Chicago Public Library celebrates women writers with panel
When one thinks of "great writers", the tendency is first to think of men: Shakespeare, Milton, or Tolstoy, to name a few. A great many men have contributed to our literary canon over the decades. It is only in the last century or so, though, that a concerted effort has been made to study and celebrate the work of great female authors.
On July 28, the Chicago Public Library did just that, hosting a group author reading to celebrate women writers. Titled "Rediscovering Literature by Women", the event featured three authors whose works are featured in CALYX, a journal of literature and art by women: poets Ruth Goring and Ellen Savage, and Jacqueline Taylor, author and dean of the College of Communication.
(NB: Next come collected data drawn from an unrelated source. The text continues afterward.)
`config.mk`:
```
export PLATFORM = sky130hd
export DESIGN_NAME = usb_port_status
export DESIGN_NICKNAME = d
export VERILOG_FILES = /design/src/usb_port_pkg.sv /design/src/ep_flags_if.sv /design/src/usb_port_status.sv /design/src/pin_sync.sv /design/src/ep_flags.sv
export SDC_FILE = /design/constraint.sdc
export NUM_CORES = 1
export LEC_CHECK = 0
export ABC_AREA = 0
export BUFFER_PORTS_ARGS = -buffer_cell sky130_fd_sc_hd__buf_2
export CAP_MARGIN = 20
export CORE_ASPECT_RATIO = 0.5
export CORE_UTILIZATION = 52
export CTS_CLUSTER_DIAMETER = 40
export DETAILED_ROUTE_END_ITERATION = 8
export HOLD_SLACK_MARGIN = 0.02
export PLACE_DENSITY_LB_ADDON = 0.08
export SLEW_MARGIN = 30
export SYNTH_ARGS = -nofsm -noshare
export SYNTH_HDL_FRONTEND = slang
export SYNTH_SLANG_ARGS = --single-unit
```
`constraint.sdc`:
```
create_clock -name clk_i -period 2.14 [get_ports clk_i]
set_input_delay 0 -clock clk_i [delete_from_list [all_inputs] [get_ports clk_i]]
set_output_delay 0 -clock clk_i [all_outputs]
set_load 0.02 [all_outputs]
```
`src/usb_port_pkg.sv`:
```
/*
  Constants shared by the device port status logic: register offsets,
  field positions, reset values and timing counts.
  Assumes a 50 MHz peripheral clock and a classic Wishbone register bus.
*/
// Overview of operation
// - Endpoint status bit is OR of its flags
// - 3ms bus idle sets suspend bit, suspends
// - Resume signalling on port sets resume bit
// - External resume edge while suspended sets bit
// - Remote wake enabled: external resume drives bus
// - Each frame start token sets its bit
// - Bus reset finishing sets its done bit
// - Host resume or bus reset sets wakeup bit
// - Clear register: one clears, zero ignored
// - Endpoint reset holds byte count at zero
// - Endpoint reset returns data toggle to DATA0
// - Endpoint reset leaves event flags untouched
// - Host ack sets transmit complete; zero clears
// - Bank 0 packet sets flag; zero releases
// - Setup packet sets flag; zero acknowledges
// - Status bit zero idle, one once raised
// - Received byte count is eleven bits
// - No data OUT on control while setup set
// - Stall ack or iso CRC error; zero clears
`default_nettype none

package usb_port_pkg;

  localparam int NUM_EP = 6;
  localparam int CNT_W = 11;

  // Register offsets
  localparam logic [7:0] OFS_MASK = 8'h00;
  localparam logic [7:0] OFS_STATUS = 8'h04;
  localparam logic [7:0] OFS_CLEAR = 8'h08;
  localparam logic [7:0] OFS_FIFO_RESET = 8'h0c;
  localparam logic [7:0] OFS_CONTROL = 8'h10;
  localparam logic [7:0] OFS_CSR_BASE = 8'h20;
  localparam logic [7:0] OFS_CSR_LAST = 8'h34;

  // Status, clear and mask bit positions; control register bit
  localparam int BIT_SUSPEND = 8;
  localparam int BIT_RESUME = 9;
  localparam int BIT_EXT_RESUME = 10;
  localparam int BIT_FRAME_START = 11;
  localparam int BIT_BUS_RESET_DONE = 12;
  localparam int BIT_WAKEUP = 13;
  localparam int BIT_REMOTE_WAKE = 0;

  // Endpoint control/status fields
  localparam int CSR_TX_COMPLETE = 0;
  localparam int CSR_BANK0 = 1;
  localparam int CSR_SETUP = 2;
  localparam int CSR_STALL_ACK = 3;
  localparam int CSR_TX_READY = 4;
  localparam int CSR_FORCE_STALL = 5;
  localparam int CSR_BANK1 = 6;
  localparam int CSR_DIR = 7;
  localparam int CSR_KIND_LO = 8;
  localparam int CSR_TOGGLE = 11;
  localparam int CSR_ENABLE = 15;
  localparam int CSR_COUNT_LO = 16;
  localparam logic [2:0] KIND_CONTROL = 3'h0;

  // Mask reset value and used status bits
  localparam logic [13:0] MASK_RESET = 14'h0200;
  localparam logic [13:0] STATUS_USED = 14'h3f3f;

  // Timing
  localparam int CLK_HZ = 50_000_000;
  localparam int IDLE_TIME_US = 3000;
  localparam int IDLE_CYCLES = (CLK_HZ / 1_000_000) * IDLE_TIME_US;
  localparam int WAKE_DRIVE_US = 2000;
  localparam int WAKE_CYCLES = (CLK_HZ / 1_000_000) * WAKE_DRIVE_US;

endpackage

`default_nettype wire

```
`src/ep_flags_if.sv`:
```
/*
  Bundle between the status block and the per-endpoint flag block.
  Assumes both ends share one clock.
*/
`default_nettype none

interface ep_flags_if;
  logic [5:0] csr_wr;
  logic [31:0] wdata;
  logic [5:0] fifo_reset;
  logic [5:0] ev_setup;
  logic [5:0] ev_bank0;
  logic [5:0] ev_bank1;
  logic [5:0] ev_tx_ack;
  logic [5:0] ev_stall;
  logic [10:0] rx_count;
  logic [5:0][31:0] csr_rd;
  logic [5:0] ep_pending;
  logic [5:0] toggle;
  logic [5:0] out_accept;
  logic [5:0] tx_ready;
  logic [5:0] force_stall;

  modport ctl (
    output csr_wr, wdata, fifo_reset, ev_setup, ev_bank0, ev_bank1, ev_tx_ack, ev_stall,
    output rx_count,
    input csr_rd, ep_pending, toggle, out_accept, tx_ready, force_stall
  );
  modport ep (
    input csr_wr, wdata, fifo_reset, ev_setup, ev_bank0, ev_bank1, ev_tx_ack, ev_stall,
    input rx_count,
    output csr_rd, ep_pending, toggle, out_accept, tx_ready, force_stall
  );
endinterface

`default_nettype wire

```
`src/usb_port_status.sv`:
```
/*
  Interrupt status, clear, endpoint reset and endpoint flag registers of a
  full-speed device port with six endpoints, behind a classic Wishbone slave.
  Assumes the packet engine gives one-cycle event pulses on clk_i, and that
  line activity, host resume, bus reset and external resume are async pins.
*/
// The register offsets and the Wishbone register port were left to the implementer.
`default_nettype none

module usb_port_status #(
  parameter int IDLE_CYCLES = usb_port_pkg::IDLE_CYCLES,
  parameter int WAKE_CYCLES = usb_port_pkg::WAKE_CYCLES
) (
  // Clock and reset
  input wire logic clk_i,
  input wire logic rst_i,
  // Wishbone slave
  input wire logic wb_cyc_i,
  input wire logic wb_stb_i,
  input wire logic wb_we_i,
  input wire logic [7:0] wb_adr_i,
  input wire logic [3:0] wb_sel_i,
  input wire logic [31:0] wb_dat_i,
  output logic [31:0] wb_dat_o,
  output logic wb_ack_o,
  // Asynchronous bus pins
  input wire logic line_active_i,
  input wire logic host_resume_i,
  input wire logic bus_reset_i,
  input wire logic ext_resume_i,
  // Packet engine events
  input wire logic frame_start_i,
  input wire logic [5:0] ev_setup_i,
  input wire logic [5:0] ev_bank0_i,
  input wire logic [5:0] ev_bank1_i,
  input wire logic [5:0] ev_tx_ack_i,
  input wire logic [5:0] ev_stall_i,
  input wire logic [10:0] rx_count_i,
  // Port state
  output logic irq_o,
  output logic suspended_o,
  output logic resume_drive_o,
  output logic [5:0] fifo_reset_o,
  output logic [5:0] data_toggle_o,
  output logic [5:0] out_accept_o,
  output logic [5:0] tx_ready_o,
  output logic [5:0] force_stall_o
);

  typedef enum logic [2:0] {
    ST_AWAKE = 3'b001,
    ST_SUSPENDED = 3'b010,
    ST_WAKING = 3'b100
  } power_state_t;

  ////////////////////////////////////////////////////////////////////////////
  // Synchronised pins and edges

  logic [3:0] level;
  logic [3:0] level_d_ff;
  logic host_resume_rise;
  logic bus_reset_fall;
  logic ext_resume_rise;
  logic line_idle;

  pin_sync u_sync (
    .clk_i(clk_i),
    .rst_i(rst_i),
    .pin_i({ext_resume_i, bus_reset_i, host_resume_i, line_active_i}),
    .level_o(level)
  );

  always_ff @(posedge clk_i) begin
    if (rst_i) begin
      level_d_ff <= 4'h0;
    end else begin
      level_d_ff <= level;
    end
  end

  assign line_idle = ~level[0];
  assign host_resume_rise = level[1] & ~level_d_ff[1];
  assign bus_reset_fall = ~level[2] & level_d_ff[2];
  assign ext_resume_rise = level[3] & ~level_d_ff[3];

  ////////////////////////////////////////////////////////////////////////////
  // Wishbone decode

  logic req;
  logic wr_req;
  logic csr_hit;
  logic [2:0] csr_idx;
  logic [7:0] csr_ofs;
  logic [31:0] nxt_rdata;
  logic [31:0] wmask;
  logic [31:0] wval;

  assign req = wb_cyc_i & wb_stb_i & ~wb_ack_o;
  assign wr_req = req & wb_we_i;
  assign wmask = {{8{wb_sel_i[3]}}, {8{wb_sel_i[2]}}, {8{wb_sel_i[1]}}, {8{wb_sel_i[0]}}};
  assign wval = wb_dat_i & wmask;
  assign csr_ofs = wb_adr_i - usb_port_pkg::OFS_CSR_BASE;
  assign csr_idx = csr_ofs[4:2];
  assign csr_hit = (wb_adr_i >= usb_port_pkg::OFS_CSR_BASE)
                   && (wb_adr_i <= usb_port_pkg::OFS_CSR_LAST) && (wb_adr_i[1:0] == 2'h0);

  ////////////////////////////////////////////////////////////////////////////
  // Endpoint flag block

  ep_flags_if epb ();
  logic [5:0] nxt_csr_wr;

  always_comb begin
    nxt_csr_wr = 6'h00;
    if (wr_req && csr_hit && wb_sel_i[0]) begin
      nxt_csr_wr[csr_idx] = 1'b1;
    end
  end

  assign epb.csr_wr = nxt_csr_wr;
  assign epb.wdata = wb_dat_i;
  assign epb.fifo_reset = fifo_reset_o;
  assign epb.ev_setup = ev_setup_i;
  assign epb.ev_bank0 = ev_bank0_i;
  assign epb.ev_bank1 = ev_bank1_i;
  assign epb.ev_tx_ack = ev_tx_ack_i;
  assign epb.ev_stall = ev_stall_i;
  assign epb.rx_count = rx_count_i;

  ep_flags u_ep (
    .clk_i(clk_i),
    .rst_i(rst_i),
    .bus(epb)
  );

  assign data_toggle_o = epb.toggle;
  assign out_accept_o = epb.out_accept;
  assign tx_ready_o = epb.tx_ready;
  assign force_stall_o = epb.force_stall;

  ////////////////////////////////////////////////////////////////////////////
  // Control registers

  logic [13:0] mask_ff;
  logic remote_wake_enable_ff;
  logic clear_wr;
  logic [13:0] clr;

  assign clear_wr = wr_req && (wb_adr_i == usb_port_pkg::OFS_CLEAR);
  assign clr = clear_wr ? wval[13:0] : 14'h0000;

  always_ff @(posedge clk_i) begin
    if (rst_i) begin
      mask_ff <= usb_port_pkg::MASK_RESET;
      remote_wake_enable_ff <= 1'b0;
      fifo_reset_o <= 6'h00;
    end else if (wr_req) begin
      if (wb_adr_i == usb_port_pkg::OFS_MASK) begin
        mask_ff <= wval[13:0] & usb_port_pkg::STATUS_USED;
      end
      if (wb_adr_i == usb_port_pkg::OFS_CONTROL && wb_sel_i[0]) begin
        remote_wake_enable_ff <= wb_dat_i[usb_port_pkg::BIT_REMOTE_WAKE];
      end
      if (wb_adr_i == usb_port_pkg::OFS_FIFO_RESET && wb_sel_i[0]) begin
        fifo_reset_o <= wb_dat_i[5:0];
      end
    end
  end

  ////////////////////////////////////////////////////////////////////////////
  // Power state: idle timer, suspend and remote wake drive

  power_state_t pstate_ff;
  logic [31:0] idle_cnt_ff;
  logic [31:0] wake_cnt_ff;
  logic suspend_event;
  logic ext_resume_event;
  logic wake_start;

  assign suspend_event = (pstate_ff == ST_AWAKE) && line_idle
                         && (idle_cnt_ff == 32'(IDLE_CYCLES - 1));
  assign ext_resume_event = (pstate_ff == ST_SUSPENDED) && ext_resume_rise;
  assign wake_start = ext_resume_event && remote_wake_enable_ff;

  always_ff @(posedge clk_i) begin
    if (rst_i || !line_idle || pstate_ff != ST_AWAKE) begin
      idle_cnt_ff <= 32'h0000_0000;
    end else if (!suspend_event) begin
      idle_cnt_ff <= idle_cnt_ff + 32'h0000_0001;
    end
  end

  always_ff @(posedge clk_i) begin
    if (rst_i) begin
      pstate_ff <= ST_AWAKE;
      wake_cnt_ff <= 32'h0000_0000;
    end else begin
      case (pstate_ff)
        ST_AWAKE: begin
          if (suspend_event) begin
            pstate_ff <= ST_SUSPENDED;
          end
        end
        ST_SUSPENDED: begin
          if (wake_start) begin
            pstate_ff <= ST_WAKING;
            wake_cnt_ff <= 32'h0000_0000;
          end else if (!line_idle || host_resume_rise || level[2]) begin
            pstate_ff <= ST_AWAKE;
          end
        end
        ST_WAKING: begin
          if (wake_cnt_ff == 32'(WAKE_CYCLES - 1)) begin
            pstate_ff <= ST_AWAKE;
          end else begin
            wake_cnt_ff <= wake_cnt_ff + 32'h0000_0001;
          end
        end
        default: begin
          pstate_ff <= ST_AWAKE;
        end
      endcase
    end
  end

  always_ff @(posedge clk_i) begin
    if (rst_i) begin
      suspended_o <= 1'b0;
      resume_drive_o <= 1'b0;
    end else begin
      suspended_o <= (pstate_ff == ST_SUSPENDED) || suspend_event;
      resume_drive_o <= wake_start || ((pstate_ff == ST_WAKING)
                        && (wake_cnt_ff != 32'(WAKE_CYCLES - 1)));
    end
  end

  ////////////////////////////////////////////////////////////////////////////
  // Sticky bus status bits: a new event wins over a clear

  logic susp_ff, rsm_ff, ext_ff, sof_ff, busres_ff, wake_ff;

  always_ff @(posedge clk_i) begin
    if (rst_i) begin
      susp_ff <= 1'b0;
      rsm_ff <= 1'b0;
      ext_ff <= 1'b0;
      sof_ff <= 1'b0;
      busres_ff <= 1'b0;
      wake_ff <= 1'b0;
    end else begin
      susp_ff <= suspend_event | (susp_ff & ~clr[usb_port_pkg::BIT_SUSPEND]);
      rsm_ff <= host_resume_rise | (rsm_ff & ~clr[usb_port_pkg::BIT_RESUME]);
      ext_ff <= ext_resume_event | (ext_ff & ~clr[usb_port_pkg::BIT_EXT_RESUME]);
      sof_ff <= frame_start_i | (sof_ff & ~clr[usb_port_pkg::BIT_FRAME_START]);
      busres_ff <= bus_reset_fall
                   | (busres_ff & ~clr[usb_port_pkg::BIT_BUS_RESET_DONE]);
      wake_ff <= host_resume_rise | bus_reset_fall
                 | (wake_ff & ~clr[usb_port_pkg::BIT_WAKEUP]);
    end
  end

  logic [13:0] status;
  assign status = {wake_ff, busres_ff, sof_ff, ext_ff, rsm_ff, susp_ff,
                   2'h0, epb.ep_pending};

  ////////////////////////////////////////////////////////////////////////////
  // Interrupt output

  always_ff @(posedge clk_i) begin
    if (rst_i) begin
      irq_o <= 1'b0;
    end else begin
      irq_o <= |(status & mask_ff);
    end
  end

  ////////////////////////////////////////////////////////////////////////////
  // Wishbone read data and acknowledge

  always_comb begin
    nxt_rdata = 32'h0000_0000;
    if (csr_hit) begin
      nxt_rdata = epb.csr_rd[csr_idx];
    end else begin
      case (wb_adr_i)
        usb_port_pkg::OFS_MASK: nxt_rdata = {18'h00000, mask_ff};
        usb_port_pkg::OFS_STATUS: nxt_rdata = {18'h00000, status};
        usb_port_pkg::OFS_FIFO_RESET: nxt_rdata = {26'h0000000, fifo_reset_o};
        usb_port_pkg::OFS_CONTROL: nxt_rdata = {31'h00000000, remote_wake_enable_ff};
        default: nxt_rdata = 32'h0000_0000;
      endcase
    end
  end

  always_ff @(posedge clk_i) begin
    if (rst_i) begin
      wb_ack_o <= 1'b0;
      wb_dat_o <= 32'h0000_0000;
    end else begin
      wb_ack_o <= req;
      wb_dat_o <= (req && !wb_we_i) ? nxt_rdata : 32'h0000_0000;
    end
  end

endmodule

`default_nettype wire

```
`src/pin_sync.sv`:
```
/*
  Two-stage synchroniser for four asynchronous pins.
  Assumes the inputs are levels from outside the clock domain.
*/
`default_nettype none

module pin_sync (
  // Clock and reset
  input wire logic clk_i,
  input wire logic rst_i,
  // Pins and synchronised levels
  input wire logic [3:0] pin_i,
  output logic [3:0] level_o
);

  logic [3:0] meta_ff;

  always_ff @(posedge clk_i) begin
    if (rst_i) begin
      meta_ff <= 4'h0;
      level_o <= 4'h0;
    end else begin
      meta_ff <= pin_i;
      level_o <= meta_ff;
    end
  end

endmodule

`default_nettype wire

```
`src/ep_flags.sv`:
```
/*
  Per-endpoint control/status flags, byte count and data toggle.
  Assumes packet events are one-cycle pulses on the same clock.
*/
`default_nettype none

module ep_flags (
  // Clock and reset
  input wire logic clk_i,
  input wire logic rst_i,
  // Bundle from the status block
  ep_flags_if.ep bus
);

  genvar g;
  generate
    for (g = 0; g < usb_port_pkg::NUM_EP; g++) begin : g_ep
      logic txc_ff, bk0_ff, setup_ff, stall_ff, rdy_ff, fst_ff, bk1_ff, dir_ff, tgl_ff, en_ff;
      logic acc_ff;
      logic [2:0] kind_ff;
      logic [10:0] cnt_ff;
      logic wr;
      logic [31:0] wd;

      assign wr = bus.csr_wr[g];
      assign wd = bus.wdata;

      // Event flags: set wins over a write of zero
      always_ff @(posedge clk_i) begin
        if (rst_i) begin
          txc_ff <= 1'b0;
          bk0_ff <= 1'b0;
          setup_ff <= 1'b0;
          stall_ff <= 1'b0;
          bk1_ff <= 1'b0;
        end else begin
          txc_ff <= bus.ev_tx_ack[g] | (txc_ff & ~(wr & ~wd[usb_port_pkg::CSR_TX_COMPLETE]));
          bk0_ff <= bus.ev_bank0[g] | (bk0_ff & ~(wr & ~wd[usb_port_pkg::CSR_BANK0]));
          setup_ff <= bus.ev_setup[g] | (setup_ff & ~(wr & ~wd[usb_port_pkg::CSR_SETUP]));
          stall_ff <= bus.ev_stall[g] | (stall_ff & ~(wr & ~wd[usb_port_pkg::CSR_STALL_ACK]));
          bk1_ff <= bus.ev_bank1[g] | (bk1_ff & ~(wr & ~wd[usb_port_pkg::CSR_BANK1]));
        end
      end

      // Firmware settings; transmit ready cleared by the host acknowledge
      always_ff @(posedge clk_i) begin
        if (rst_i) begin
          rdy_ff <= 1'b0;
          fst_ff <= 1'b0;
          dir_ff <= 1'b0;
          kind_ff <= usb_port_pkg::KIND_CONTROL;
          en_ff <= 1'b0;
        end else begin
          if (bus.ev_tx_ack[g]) begin
            rdy_ff <= 1'b0;
          end else if (wr && wd[usb_port_pkg::CSR_TX_READY]) begin
            rdy_ff <= 1'b1;
          end
          if (wr) begin
            fst_ff <= wd[usb_port_pkg::CSR_FORCE_STALL];
            dir_ff <= wd[usb_port_pkg::CSR_DIR];
            kind_ff <= wd[usb_port_pkg::CSR_KIND_LO +: 3];
            en_ff <= wd[usb_port_pkg::CSR_ENABLE];
          end
        end
      end

      // Byte count and toggle; endpoint reset touches only these
      always_ff @(posedge clk_i) begin
        if (rst_i) begin
          cnt_ff <= 11'h000;
          tgl_ff <= 1'b0;
        end else if (bus.fifo_reset[g]) begin
          cnt_ff <= 11'h000;
          tgl_ff <= 1'b0;
        end else begin
          if (bus.ev_bank0[g] || bus.ev_bank1[g] || bus.ev_setup[g]) begin
            cnt_ff <= bus.rx_count;
          end
          if (bus.ev_tx_ack[g] || bus.ev_bank0[g] || bus.ev_bank1[g]) begin
            tgl_ff <= ~tgl_ff;
          end
        end
      end

      // Data OUT refused on a control endpoint while setup is pending
      always_ff @(posedge clk_i) begin
        if (rst_i) begin
          acc_ff <= 1'b1;
        end else begin
          acc_ff <= ~(nxt_setup(setup_ff, wr, wd, bus.ev_setup[g])
                      && (kind_ff == usb_port_pkg::KIND_CONTROL));
        end
      end

      assign bus.ep_pending[g] = txc_ff | bk0_ff | setup_ff | stall_ff | bk1_ff;
      assign bus.toggle[g] = tgl_ff;
      assign bus.out_accept[g] = acc_ff;
      assign bus.tx_ready[g] = rdy_ff;
      assign bus.force_stall[g] = fst_ff;
      assign bus.csr_rd[g] = {5'h00, cnt_ff, en_ff, 3'h0, tgl_ff, kind_ff,
                              dir_ff, bk1_ff, fst_ff, rdy_ff, stall_ff, setup_ff, bk0_ff, txc_ff};
    end
  endgenerate

  function automatic logic nxt_setup(input logic cur, input logic wr, input logic [31:0] wd,
                                     input logic ev);
    nxt_setup = ev | (cur & ~(wr & ~wd[usb_port_pkg::CSR_SETUP]));
  endfunction

endmodule

`default_nettype wire

```
==> metrics.csv <==
metric,value,unit
status,finished clean,
CP Depth,6,
reg2reg end,idle_cnt_ff[1],
Initial DRC Count,1105,
CP required,2.56,ns
CP Capture Type,flip-flop,
final WL,36400,µm
Final Hold Viols,0,
"area leader, netlist",dfxtp_1,
Area after DPL,13200,µm²
slowest cell delay on critical path,0.52,ns
Clock Sinks,283,
antenna cell count,0,
hold crit path type,in -> reg,
Root Buffer,clkbuf_16,
maximum level of the CTS H-tree,1,
Setup TNS,0,ns
ranking of synthesized cells by area,"dfxtp_1 (47%), nand2_1 (6.4%), a21oi_1 (5.9%)",
slowest CP cell,or4_1,
Slew Limit Headroom,51.3,%
clock skew,0.0235,ns
Hold Slack,0.116,ns
initial antenna violation count,0,
Core Rows,39,
Post-synth EDFFs,0,
Worst VDD drop,0.574,mV
full die area,24100,µm²
most frequent cells in the layout,"dfxtp_1 (281), nand2_1 (207), nor2_1 (147)",
DP HPWL,24100,µm
Synth Warn #,0,
io pins,161,
pwr/cell area,753,nW/µm²
Cells after Synth,1400,
Initial Utilization,53.2,%
pin count of the biggest net entering global routing,114,
Max-cap violations,0,
crit start category,flip-flop,
max-slew violations,0,
Tmin final,2.07,ns
gr usage total,29.5,%
Final nets,1717,
"commonest non-fill, non-tap cell in the layout",dfxtp_1,
worst-margin pin slew,0.724,ns
FF-to-FF path depth,6,
# port buffers,135,
CP max FO,6,
Final Instance Area,15200,µm²
Via-to-Cell Ratio,5.71,
global-route wire length before repair,56000,µm
CP Class,reg -> reg,
layout cells sized above 1,20.6,%
reg2reg setup slack,0.07,ns
DRC Markers,0,
Worst Hold Endpoint,wb_dat_o[0],
area of the multi-input gates,5960,µm²
RePlAce Congestion,0.925,
Post-Syn Area per Cell,8.69,µm²
Cells on Worst Hold Path,5,
post-route worst setup slack,0.0682,ns
CTS tree,yes,
area grow syn2layout,24.9,%
Die Y,110,µm
# setup viols final,0,
fillers,1811,
Max Freq,0.483,GHz
crit path cell chain,or3b_4 > or4_1 > or3_4 > buf_4 > mux2i_1 > nor2_1,
routed vias,11100,
vias in the first global route,10600,
Pleak,6.28,nW
"Buf+Inv Stages, Crit Path",1,
Netlist Area Pre-Place,12200,µm²
CTS buffer count,27,
core area,22900,µm²
#FFs+latches synth,283,
fin util,66.4,%
Cell variety after synth,55,
WL/cell,18.7,µm
"Seq/Total Area, Yosys",46.5,%
register area,5670,µm²
CP top delay family,simple AND/OR/NAND/NOR gates,
GRT Residual Overflow,0,
RSZ-0062 raised after global routing,true,
Worst-Skew Late Latency,0.56,ns
"worst slack, placed",-0.0451,ns
Routed Antenna Nets,0,
"CTS clk-pin slew, worst paths",0.06,ns
final period utilization,96.8,%
Die X-Extent,218,µm
deepest clock path buffer count,3,
"Arr. time, crit path",2.49,ns
hold wc startpoint,wb_we_i,
ys async rst share,0,%
first-pass detailed-route iteration total,6,
post-synth top area share,46.5,%
reg2reg start,pstate_ff[0],
dominant synthesized flop cell,dfxtp_1,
The women spoke before a small but lively group at the Harold Washington Library, reading from their collections and discussing inspiration, how they began writing, and the importance of writing with a support network.
"About eight years ago, a yoga teacher of mine began and ended each session with poetry," Savage explained at the start of her read. "I caught the bug from that."
Her poetry, she says, came from a variety of experiences: from her love of nature, to her craft as a musician, to her years of experience as a obstetrical nurse.
For Taylor and Goring, writing was something they had wanted to do for a long time.
"I wanted to be a poet at age 7," Goring said.
Her poetry, much of it inspired by her time growing up in Colombia, ranged widely between gentle topics like the curiosity of children, to deeper ones, like the war in Colombia and the women there who work for justice and peace. Goring may have been convinced of her vocation as a child, but said that as she got older, she realized that writing, though it was her calling, was not a job which could provide financial stability.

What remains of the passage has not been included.